Parodoxically, it appears that the perspective offered by free-market, or “Austrian,” economics has the effect of allowing literary criticism to regain the disciplinary integrity it loses when it is absorbed by Marxism or by Marxist-influenced “cultural studies.” Yes, Ludwig von Mises’s “praxeology” does present itself as “a universal explanation of human action,” as contributor Darío Fernández-Morera puts it; but on the evidence of this anthology, resorting to “praxeology” results in nothing worse than redefining economic terms to make common sense observations.
Thus Cox writes that, according to Mises, “the quest for profit is universal,” which at first seems to imply a narrow view of human motivation, but he adds that “enjoyment of any kind can amount to profit.”

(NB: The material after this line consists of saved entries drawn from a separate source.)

Context: an optimization exercise on an open-source flow, tuned for small area. The choices shown serve that exercise and are no tape-out recipe.
The RTL was checked by simulation tests, not by an equivalence proof against the original design.
Power figures rest on the tool's default switching activity, not on a simulated workload.

<file path="design/flow/run.sh">
#!/bin/bash
# synth_recipe.tcl (not shown) runs the flow's synth.tcl, then flattens the netlist and writes it again
# the make line also repeats each setting of config.mk as NAME=value (left out here)
make -C /OpenROAD-flow-scripts/flow DESIGN_CONFIG=/design/flow/config.mk WORK_HOME=/design/flow/orfs CLKGATE_MAP_FILE= SYNTH_SCRIPT=/design/flow/synth_recipe.tcl finish
</file>
<file path="design/flow/config.mk">
export PLATFORM = sky130hd
export DESIGN_NAME = main_module
export DESIGN_NICKNAME = main_module
export VERILOG_FILES = /design/flow/design.v
export SDC_FILE = /design/flow/constraint.sdc
export NUM_CORES = 8
export LEC_CHECK = 0
export ABC_AREA = 1
export CAP_MARGIN = 20
export CORE_MARGIN = 2
export CORE_UTILIZATION = 40
export SLEW_MARGIN = 20
</file>
<file path="design/flow/constraint.sdc">
create_clock -name core_clock -period 150.0 [get_ports {clock}]
set_input_delay 30.0000 -clock core_clock [delete_from_list [all_inputs] [get_ports {clock}]]
set_output_delay 30.0000 -clock core_clock [all_outputs]
set_load 0.01 [all_outputs]
</file>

Hayek’s conception of “spontaneous order” is no doubt a conception whose full importance is yet to be appreciated, but perhaps the most important accomplishment of Literature and the Economics of Liberty is its demonstration that it is possible for literary critics to discuss works of literature with sensitivity and insight without wholesale condemnation of middle-class mores and capitalism. This sounds like mere common sense, but in the era of postmodernism, moving up to the intellectual level of common sense is a signal achievement.